Reactions: Thank You! 1 | Agree 2


----------



## Sidecar (Dec 3, 2015)

hard to find anything on shaving kits here in Amish territory........

Reactions: Funny 3


----------



## NYWoodturner (Dec 3, 2015)

I just did set from CSUSA and was very pleased with it.


----------



## JR Custom Calls (Dec 3, 2015)

The best shaving set I've ever used had a razor and shaving cream in it

Reactions: Agree 1 | Funny 1


----------



## Kevin (Dec 3, 2015)

NYWoodturner said:


> I just did set from CSUSA and was very pleased with it.



Are you claiming you turned one of your lathes on? Sounds a little far-fetched if you ask me.

Reactions: Funny 2


----------



## NYWoodturner (Dec 3, 2015)

I know - pics or it didn't happen... 


 

Not the best pic - I wasn't planning on posting it. This was for an order. 
The lathe groaned a bit but it still works

Reactions: EyeCandy! 3 | Way Cool 2


----------



## JR Custom Calls (Dec 3, 2015)

I don't shave often enough to warrant using such a nice set. I generally only shave for weddings, funerals, important meetings at work, and occasionally for church. I mostly trim. Now if anyone wants to make me a custom beard trimmer, I'd be all about that.
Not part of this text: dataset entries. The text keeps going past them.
File: config.mk
export PLATFORM = sky130hd
export DESIGN_NAME = watchdog_multichannel
export DESIGN_NICKNAME = d
export VERILOG_FILES = /design/src/rtl/watchdog_multichannel.sv
export SDC_FILE = /design/constraint.sdc
export NUM_CORES = 1
export LEC_CHECK = 0
export CORE_ASPECT_RATIO = 1.5
export CORE_MARGIN = 1
export CORE_UTILIZATION = 58
export CTS_CLUSTER_SIZE = 10
export DETAILED_ROUTE_END_ITERATION = 10
export HOLD_SLACK_MARGIN = 0.08
export PLACE_DENSITY = 0.73
export SYNTH_ARGS = -nofsm -noshare
export SYNTH_HDL_FRONTEND = slang
export SYNTH_SLANG_ARGS = --single-unit
File: constraint.sdc
create_clock -name clk -period 3.7 [get_ports clk]
set_clock_uncertainty 0.2 [all_clocks]
set_input_delay 0.37 -clock clk [delete_from_list [all_inputs] [get_ports clk]]
set_output_delay 0.37 -clock clk [all_outputs]
set_load 0.01 [all_outputs]
File: src/rtl/watchdog_multichannel.sv
//==============================================================================
// Module   : watchdog_multichannel
// Brief    : NUM_CHANNELS independent heartbeat watchdogs with programmable
//            limits, a latched first-expired index and a shared post-timeout
//            grace countdown that raises a sticky shutdown request.
// Revision : 1.0 - initial release
//==============================================================================
`default_nettype none

module watchdog_multichannel #(
    parameter int              NUM_CHANNELS       = 4,
    parameter int              COUNTER_WIDTH      = 64,
    parameter longint unsigned DEFAULT_TIMEOUT    = 64'd10_000_000,
    parameter int              POST_COUNTER_WIDTH = 8,
    parameter int              POST_TIMEOUT       = 100,
    localparam int             CHAN_W             = (NUM_CHANNELS > 1) ? $clog2(NUM_CHANNELS) : 1
) (
    input  logic                          clk,
    input  logic                          reset,
    input  logic [NUM_CHANNELS-1:0]       enable,
    input  logic [NUM_CHANNELS-1:0]       kick,
    input  logic                          cfg_we,
    input  logic [CHAN_W-1:0]             cfg_channel,
    input  logic [COUNTER_WIDTH-1:0]      cfg_value,
    input  logic                          timeout_ack,
    output logic [NUM_CHANNELS-1:0]       timeout,
    output logic                          any_timeout,
    output logic [CHAN_W-1:0]             first_channel,
    output logic [POST_COUNTER_WIDTH-1:0] post_count,
    output logic                          shutdown
);

    //--------------------------------------------------------------------------
    // Constants
    //--------------------------------------------------------------------------
    localparam logic [COUNTER_WIDTH-1:0]      c_default_limit = COUNTER_WIDTH'(DEFAULT_TIMEOUT);
    localparam logic [COUNTER_WIDTH-1:0]      c_cnt_one       = COUNTER_WIDTH'(1);
    localparam logic [POST_COUNTER_WIDTH-1:0] c_post_reload   = POST_COUNTER_WIDTH'(POST_TIMEOUT);
    localparam logic [POST_COUNTER_WIDTH-1:0] c_post_one      = POST_COUNTER_WIDTH'(1);

    // Per-channel state encoding
    localparam logic [1:0] c_ch_idle    = 2'd0;
    localparam logic [1:0] c_ch_run     = 2'd1;
    localparam logic [1:0] c_ch_expired = 2'd2;

    // Grace state encoding
    localparam logic [1:0] c_gr_wait    = 2'd0;
    localparam logic [1:0] c_gr_count   = 2'd1;
    localparam logic [1:0] c_gr_acked   = 2'd2;
    localparam logic [1:0] c_gr_dead    = 2'd3;

    //--------------------------------------------------------------------------
    // Shared signals
    //--------------------------------------------------------------------------
    // Which channels will be expired after the coming edge; used to latch
    // first_channel on the same edge that the timeout flags rise.
    logic [NUM_CHANNELS-1:0]       w_expired_next;
    logic                          w_any_next;
    logic [CHAN_W-1:0]             w_lowest_next;
    logic [CHAN_W-1:0]             r_first;

    logic [1:0]                    r_gr_state;
    logic [1:0]                    w_gr_next;
    logic [POST_COUNTER_WIDTH-1:0] r_post;

    //--------------------------------------------------------------------------
    // Channel watchdogs
    //--------------------------------------------------------------------------
    for (genvar gi = 0; gi < NUM_CHANNELS; gi++) begin : g_chan
        logic [1:0]               r_state;
        logic [1:0]               w_state_next;
        logic [COUNTER_WIDTH-1:0] r_limit;
        logic [COUNTER_WIDTH-1:0] r_count;
        logic                     w_cfg_hit;

        // Indices at or above NUM_CHANNELS never match any channel, so such
        // writes fall on the floor without extra range logic.
        assign w_cfg_hit = cfg_we && (cfg_channel == CHAN_W'(gi));

        // Channel state register
        always_ff @(posedge clk) begin
            if (reset) begin
                r_state <= c_ch_idle;
            end else begin
                r_state <= w_state_next;
            end
        end

        // Channel next-state: disable always wins, then kick beats expiry
        always_comb begin
            w_state_next = r_state;
            if (!enable[gi]) begin
                w_state_next = c_ch_idle;
            end else begin
                case (r_state)
                    c_ch_idle:    w_state_next = c_ch_run;
                    c_ch_run: begin
                        if (!kick[gi] && (r_count == '0)) begin
                            w_state_next = c_ch_expired;
                        end
                    end
                    c_ch_expired: w_state_next = c_ch_expired;
                    default:      w_state_next = c_ch_idle;
                endcase
            end
        end

        // Countdown: reload while idle or on kick, otherwise decrement to zero
        always_ff @(posedge clk) begin
            if (reset) begin
                r_count <= c_default_limit;
            end else if (!enable[gi] || (r_state == c_ch_idle)) begin
                r_count <= r_limit;
            end else if (r_state == c_ch_run) begin
                if (kick[gi]) begin
                    r_count <= r_limit;
                end else if (r_count != '0) begin
                    r_count <= r_count - c_cnt_one;
                end
            end
        end

        // Limit register; a kick on the write edge still sees the old value
        always_ff @(posedge clk) begin
            if (reset) begin
                r_limit <= c_default_limit;
            end else if (w_cfg_hit) begin
                r_limit <= cfg_value;
            end
        end

        // Flag comes straight from the state flop, so it is registered
        assign timeout[gi]        = (r_state == c_ch_expired);
        assign w_expired_next[gi] = (w_state_next == c_ch_expired);
    end : g_chan

    assign any_timeout = |timeout;
    assign w_any_next  = |w_expired_next;

    //--------------------------------------------------------------------------
    // First-expired channel
    //--------------------------------------------------------------------------
    // Lowest-index channel among those expiring on the coming edge
    always_comb begin
        w_lowest_next = '0;
        for (int k = NUM_CHANNELS - 1; k >= 0; k--) begin
            if (w_expired_next[k]) begin
                w_lowest_next = CHAN_W'(k);
            end
        end
    end

    // Latch on the 0->1 transition of any_timeout, release when all clear
    always_ff @(posedge clk) begin
        if (reset) begin
            r_first <= '0;
        end else if (!w_any_next) begin
            r_first <= '0;
        end else if (!any_timeout) begin
            r_first <= w_lowest_next;
        end
    end

    assign first_channel = r_first;

    //--------------------------------------------------------------------------
    // Post-timeout grace FSM
    //--------------------------------------------------------------------------
    // Grace state register
    always_ff @(posedge clk) begin
        if (reset) begin
            r_gr_state <= c_gr_wait;
        end else begin
            r_gr_state <= w_gr_next;
        end
    end

    // Grace next-state: clearing all timeouts aborts the countdown; an ack
    // arriving on the zero edge still beats the shutdown
    always_comb begin
        w_gr_next = r_gr_state;
        case (r_gr_state)
            c_gr_wait: begin
                if (any_timeout) begin
                    w_gr_next = c_gr_count;
                end
            end
            c_gr_count: begin
                if (!any_timeout) begin
                    w_gr_next = c_gr_wait;
                end else if (timeout_ack) begin
                    w_gr_next = c_gr_acked;
                end else if (r_post == '0) begin
                    w_gr_next = c_gr_dead;
                end
            end
            c_gr_acked: begin
                if (!any_timeout) begin
                    w_gr_next = c_gr_wait;
                end
            end
            c_gr_dead:  w_gr_next = c_gr_dead;
            default:    w_gr_next = c_gr_wait;
        endcase
    end

    // Grace counter: reload whenever heading to WAIT, count only while
    // COUNT persists; ACKED and DEAD freeze the value
    always_ff @(posedge clk) begin
        if (reset) begin
            r_post <= c_post_reload;
        end else if (w_gr_next == c_gr_wait) begin
            r_post <= c_post_reload;
        end else if ((r_gr_state == c_gr_count) && (w_gr_next == c_gr_count)) begin
            r_post <= r_post - c_post_one;
        end
    end

    // Grace outputs decoded from registered state
    always_comb begin
        post_count = r_post;
        shutdown   = (r_gr_state == c_gr_dead);
    end

endmodule : watchdog_multichannel

`default_nettype wire

Word-level counts from Yosys, hierarchy flattened
Cells that the tools add are included.

word-level totals
  bits in registers = 532
  input bits = 78
  output and inout port bits = 16
  logic and storage cells = 131

cells by class
  $add $sub $neg = 5
  eq/ne operators = 19
  multiplexer cells = 38
  bitwise gates (word level) = 1
  reduce and logical (&&, ||, !) cells = 53

operators with widths
  kind                     count
  $mux W64                 16
  $logic_not A64 Y1        4
  $reduce_bool A64 Y1      4
  $sub A64 B1 Y64 const B  4
  $mux W2                  17
  $eq A2 B2 Y1 const B     12
  $pmux W2 S3              4
  $eq A2 B1 Y1 const B     7
  $logic_not A2 Y1         7
  $reduce_bool A3 Y1       4
  $logic_and A1 B1 Y1      9
  $logic_not A1 Y1         8
  $logic_not A8 Y1         1
  $pmux W2 S4              1
  $reduce_and A2 Y1        4
  $reduce_bool A2 Y1       4
  $reduce_or A4 Y1         2
  $sub A8 B1 Y8 const B    1
  $logic_or A1 B1 Y1       4
  $reduce_or A2 Y1         2
  $not A1 Y1               1

Logic depth before layout (Yosys ltp)
Gate-level depths: netlist of the first run.

  depth after elaboration = 10
  depth in mapped cells = 10
  depth with buffers taken out = 8

Worst setup path after synthesis of the first run
No wires, ideal clock.

  path kind = reg2reg
  from = register g_chan[3].r_count[19]
  to = register g_chan[3].r_count[15]
  library setup time = 0.134 ns
  arrival time = 2.858 ns
  required time = 3.366 ns
  setup slack = 0.508 ns
  cell stages (with the launch flop) = 10
  buffers on the path = 3
  clock period less this slack = 3.192 ns
  path through = dfxtp_1 or4_4 or3b_1 or4_1 buf_2 o41a_1 buf_2 buf_2 a211oi_1 a31oi_1

on the way
  longest elaborated chain between the ends = 3

RTL lines
  element                       line  source
  start: declaration            73    logic [COUNTER_WIDTH-1:0] r_count;
  start signal: assignment      111   r_count <= c_default_limit;
  start signal: assignment      113   r_count <= r_limit;
  start signal: assignment      116   r_count <= r_limit;
  $reduce_bool A64 Y1           117   end else if (r_count != '0) begin
  $reduce_bool A3 Y1 (no line)  n/a
  $reduce_and A2 Y1 (no line)   n/a

No other way between the ends.
A chain may end at the register's enable or synchronous reset.

Final worst setup path of the first run
  from = register g_chan[3].r_count[19]
  to = register g_chan[3].r_count[57]

on the way
  longest elaborated chain between the ends = 5
  elaborated cells between the ends (all ways) = 8
  classes of those cells = add/sub (1); mux (4); reduce/logical (3)

RTL lines
  element          line  source
  $sub A64 B1 Y64  118   r_count <= r_count - c_cnt_one;
  $mux W64         117
  $mux W64         115   if (kick[gi]) begin
  $mux W64         114   end else if (r_state == c_ch_run) begin
  $mux W64         112   end else if (!enable[gi] || (r_state == c_ch_idle)) begin

Several ways; a longest one is shown, not always the timed one. The select of a mux whose other input is x is not followed.

==> results of run 1 <==
[stage by stage]
step	setup slack (ns)	total power, uW	cells
2_1_floorplan	0.508	7030	3604
3_3_place_gp	0.106	7600	4114
3_5_place_dp	0.0798	7630	4114
4_1_cts	0.198	12700	4184
5_1_grt	0.0665	13100	4185
6_report	0.155	12700	4186
[logic make-up after synthesis]
family | count (synthesis) | synth area share [%]
compound gates | 1143 | 27.7
fa+ha+maj | 10 | 0.470
flops | 532 | 40.0
simple gates | 1545 | 26.3
mux | 1 | 0.0376
xor+xnor | 6 | 0.198
buf+inv | 367 | 5.29
[what timing repair did]
| item | CTS | global route |
|---|---|---|
| setup endpoints to repair | 0 | 0 |
| endpoints found under the hold margin | 13 | 0 |
| hold buffers | 1 | 0 |
[metal layers]
layer  vias up  global-route usage [%]
met2      1467                    66.7
met5         -                       0
met4         0                    24.5
met3       319                    5.61
li1      13100                       -
met1     13400                    45.2
[synth_stat cells (24+ instances only)]
cell type	count
a22oi_1	34
clkbuf_1	265
o31ai_1	31
inv_1	65
nor3_1	125
nand3_1	90
a21oi_1	471
nand2_1	771
or4_1	36
nor4_1	71
o32ai_1	72
or3_1	31
nand4_1	53
o21ai_0	160
nor2_1	258
dfxtp_1	532
a221oi_1	24
o22ai_1	39
a211oi_1	26
a31oi_1	56
[critical path, cell delays in order (launching register included)]
cell	delay (ns)
dfxtp_1	0.35
or4_4	0.57
or3b_1	0.43
or4_1	0.55
o41a_2	0.74
buf_12	0.29
a21oi_1	0.15
a211oi_1	0.06
[registers in the layout, indices dropped and copies added (netlist names)]
| name | flops |
|---|---|
| post_count | 8 |
| g_chan.r_state | 8 |
| r_gr_state | 2 |
| g_chan.r_limit | 256 |
| first_channel | 2 |
| g_chan.r_count | 256 |
[layout make-up]
| type | count | area [um2] | area share (%) |
|---|---|---|---|
| Clock buffer | 67 | 1540 | 5.12 |
| Clock inverter | 2 | 25.0 | 0.0833 |
| Inverter | 67 | 254 | 0.846 |
| Timing Repair Buffer | 229 | 2210 | 7.36 |
| Tap cell | 582 | 728 | 2.42 |
| Sequential cell | 532 | 10700 | 35.5 |
| Antenna cell | 2 | 5.00 | 0.0167 |
| Multi-Input combinational cell | 2705 | 14600 | 48.7 |
[report_power, final]
part | leakage [uW] | total, uW | internal [uW] | switching (uW)
clock network | 0.000765 | 5160 | 2870 | 2290
registers | 0.00432 | 6060 | 5910 | 148
logic | 0.00521 | 1510 | 492 | 1020
[how the worst min path moves through the flow]
stage,end,slack (ns),cells after the start
detailed placement,g_chan[3].r_limit[33],0.24,2
global placement,g_chan[2].r_limit[26],0.24,2
finish,g_chan[1].r_state[0],0.19,4
global route,g_chan[1].r_state[0],0.20,4
CTS,g_chan[1].r_state[0],0.16,4
floorplan,g_chan[1].r_limit[59],0.23,2
==> impl_metrics.env, run 1 <==
export IMPL_outcome="complete, no violations"
export IMPL_place_congestion=0.964
export IMPL_reg2reg_slack_ns=0.15
export IMPL_p_leak_uw=0.0103
export IMPL_clkLatencyLatePin_ns=0.63
export IMPL_postCtsSetupRepairBufs=0
export IMPL_grtUsageTotal_pct=39.0
export IMPL_rows=95
export IMPL_ys_warnings_count=0
export IMPL_fill_cells=3997
export IMPL_syn_nets=3692
export IMPL_synth_edff_count=0
export IMPL_yosysSeqAreaShare_pct=40.0
export IMPL_portBuffers=93
export IMPL_cts_sinks=532
export IMPL_nNetsFinal=3682
export IMPL_cts_root_buf="clkbuf_16"
export IMPL_p_per_area_nw_per_um2=424
export IMPL_antenna_found_initial=1
export IMPL_path_clk_slew_ns=0.06
export IMPL_worstSetupEndpointType="flip-flop"
export IMPL_wl_met2_um=45800
export IMPL_worstSetupEndpoint="g_chan[3].r_count[57]"
export IMPL_cts_buffers=59
export IMPL_maxSlewHeadroom_pct=29.9
export IMPL_path_class="flip-flop to flip-flop"
export IMPL_grt_overflow=0
export IMPL_antenna_left=0
export IMPL_final_area_um2=30000
export IMPL_h_tree_depth=2
export IMPL_synth_area_leaders="dfxtp_1 40%, nand2_1 11%, a21oi_1 8.9%"
export IMPL_r2r_cells=7
export IMPL_cts_resized=0
export IMPL_ys_ff_latch=532
export IMPL_synth_top_cell_area_share_pct=40.0
export IMPL_min_from="enable[1]"
export IMPL_drt_iter0_markers=3025
export IMPL_wl_um=93500
export IMPL_rsz0062_at_grt="no"
export IMPL_final_common_cell="nand2_1"
export IMPL_drv_slew=0
export IMPL_final_cell_mix="770 x nand2_1, 532 x dfxtp_1, 471 x a21oi_1"
export IMPL_viasPerCell=6.76
export IMPL_initial_core_util_pct=59.0
export IMPL_finalCritPeriodShare_pct=95.8
export IMPL_cp_start_kind="flip-flop"
export IMPL_drv_cap=0
export IMPL_drcViolationCount=0
export IMPL_core_um2=45000
export IMPL_post_synth_cell_area_avg_um2=7.38
export IMPL_grt_max_degree=153
export IMPL_post_dp_hpwl_um=64000
export IMPL_setup_violations=0
export IMPL_wire_per_inst_um=22.3
export IMPL_path_max_fanout=44
export IMPL_drt_first_pass_iters=6
export IMPL_r2r_start="g_chan[3].r_count[19]"
export IMPL_ys_types=75
export IMPL_die_y_um=264
export IMPL_hold_viol_final=0
export IMPL_ios=94
export IMPL_peakVddDrop_mv=0.382
export IMPL_grt_pass1_wl_um=144000
export IMPL_critical_path_arrival_ns=3.81
export IMPL_worstMarginPinSlew_ns=1.05
export IMPL_reg2reg_to="g_chan[3].r_count[57]"
export IMPL_tns_ns=0
export IMPL_wl_met1_um=34500
export IMPL_highest_layer="met4"
export IMPL_syn_inst=3604
export IMPL_period_minus_slack_ns=3.55
export IMPL_met3RoutedLength_um=7410
export IMPL_placed_area_um2=28500
export IMPL_hold_class="primary input to flip-flop"
export IMPL_syn_area_um2=26600
export IMPL_cts_buffer_depth=3
export IMPL_grt_pass1_vias=26700
export IMPL_cts_tree="done"
export IMPL_hold_worst_slack_ns=0.188
export IMPL_synth_top_cell_by_area="dfxtp_1"
export IMPL_area_delta_synth_final_pct=12.9
export IMPL_crit_path_start="g_chan[3].r_count[19]"
export IMPL_drive_above_1_share_pct=7.86
export IMPL_dieArea_um2=46700
export IMPL_ys_flop_type="dfxtp_1"
export IMPL_die_w_um=177
export IMPL_fmax_mhz=282
export IMPL_synthArstFlopShare_pct=0
export IMPL_via_count=28300
export IMPL_fin_util_pct=66.7
export IMPL_critical_path_required_ns=3.96
Power figures use the tool's default switching activity.
==> run 2: changes to the inputs <==
- clock period: 3.7 -> 3.97 ns (I/O delays scaled with it)
==> run 2 against run 1 <==
Count of clock-buffer cells in the layout fell by 3. Core utilization down 0.52 points. Routed wire length shrank 0.56%. Global-route usage is 0.098 points lower. Via count decreased by 0.38%. Die area stayed put. Worst hold slack better by 0.040 ns. Non-clock buffer count shrank 15.
==> impl_metrics.env, run 2 (same netlist as run 1, synthesis figures left out) <==
export IMPL_outcome="complete, no violations"
export IMPL_grt_max_degree=129
export IMPL_cts_buffer_depth=3
export IMPL_fin_util_pct=66.2
export IMPL_use_met3_pct=4.89
export IMPL_antenna_left=0
export IMPL_die_w_um=177
export IMPL_p_leak_uw=0.0102
export IMPL_drt_first_pass_iters=5
export IMPL_rsz0062_at_grt="no"
export IMPL_place_congestion=0.960
export IMPL_drv_slew=0
export IMPL_path_class="flip-flop to flip-flop"
export IMPL_drv_cap=0
export IMPL_area_delta_synth_final_pct=12.1
export IMPL_drcViolationCount=0
export IMPL_die_y_um=264
export IMPL_via_count=28200
export IMPL_h_tree_depth=2
export IMPL_cts_buffers=59
export IMPL_top_usage_layer="met2"
export IMPL_grt_pass1_vias=26600
export IMPL_final_common_cell="nand2_1"
export IMPL_hold_class="primary input to flip-flop"
export IMPL_path_clk_slew_ns=0.06
export IMPL_cts_root_buf="clkbuf_16"
export IMPL_clkLatencyLatePin_ns=0.61
export IMPL_maxSlewHeadroom_pct=31.8
export IMPL_drive_above_1_share_pct=7.45
export IMPL_fill_cells=3953
export IMPL_setup_violations=0
export IMPL_final_cell_mix="770 x nand2_1, 532 x dfxtp_1, 471 x a21oi_1"
export IMPL_path_max_fanout=43
export IMPL_cts_sinks=532
export IMPL_grtUsageTotal_pct=38.9
export IMPL_dieArea_um2=46700
export IMPL_final_area_um2=29800
export IMPL_critical_path_arrival_ns=3.91
export IMPL_nNetsFinal=3667
export IMPL_worstMarginPinSlew_ns=1.02
export IMPL_post_dp_hpwl_um=63500
export IMPL_hold_viol_final=0
export IMPL_viasPerCell=6.76
export IMPL_tns_ns=0
export IMPL_largest_registers="g_chan.r_count x256, g_chan.r_limit x256"
export IMPL_period_minus_slack_ns=3.65
export IMPL_worstSetupEndpointType="flip-flop"
export IMPL_placed_area_um2=28300
export IMPL_critical_path_required_ns=4.23
export IMPL_fmax_mhz=274
export IMPL_drt_iter0_markers=2976
export IMPL_initial_core_util_pct=59.0
export IMPL_core_um2=45000
export IMPL_hold_path_cell_count=4
export IMPL_portBuffers=93
export IMPL_r2r_cells=7
export IMPL_diodes=0
export IMPL_cp_start_kind="flip-flop"
export IMPL_wl_um=93000
export IMPL_p_per_area_nw_per_um2=395
export IMPL_grtUsageMet2_pct=67.0
export IMPL_cts_tree="done"
export IMPL_rows=95
export IMPL_use_met1_pct=45.8
export IMPL_antenna_found_initial=1
export IMPL_finalCritPeriodShare_pct=91.8
export IMPL_grt_overflow=0
export IMPL_grt_pass1_wl_um=144000
export IMPL_wire_per_inst_um=22.3
export IMPL_ios=94
export IMPL_peakVddDrop_mv=0.397
[run 2: layout make-up]
cell class / count / area (um2) / area share (%)
repair buffers: 214 / 2010 / 6.75
multi-input cells: 2705 / 14600 / 49.1
clock buffers: 64 / 1500 / 5.02
inverters: 67 / 254 / 0.852
well taps: 582 / 728 / 2.44
clock inverters: 3 / 37.5 / 0.126
flip-flops and latches: 532 / 10700 / 35.7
Reactions: Like 1 | Funny 2


----------



## Kevin (Dec 3, 2015)

JR Custom Calls said:


> ...Now if anyone wants to make me a custom beard trimmer, I'd be all about that.

Reactions: Funny 1


----------



## JR Custom Calls (Dec 3, 2015)

That's about right. Any time I have to have an EKG, they break out the beard trimmer and razor to give me about 6 bare spots on my chest. Ugh


----------



## Brink (Dec 3, 2015)

I hate shaving.

Reactions: Funny 5


----------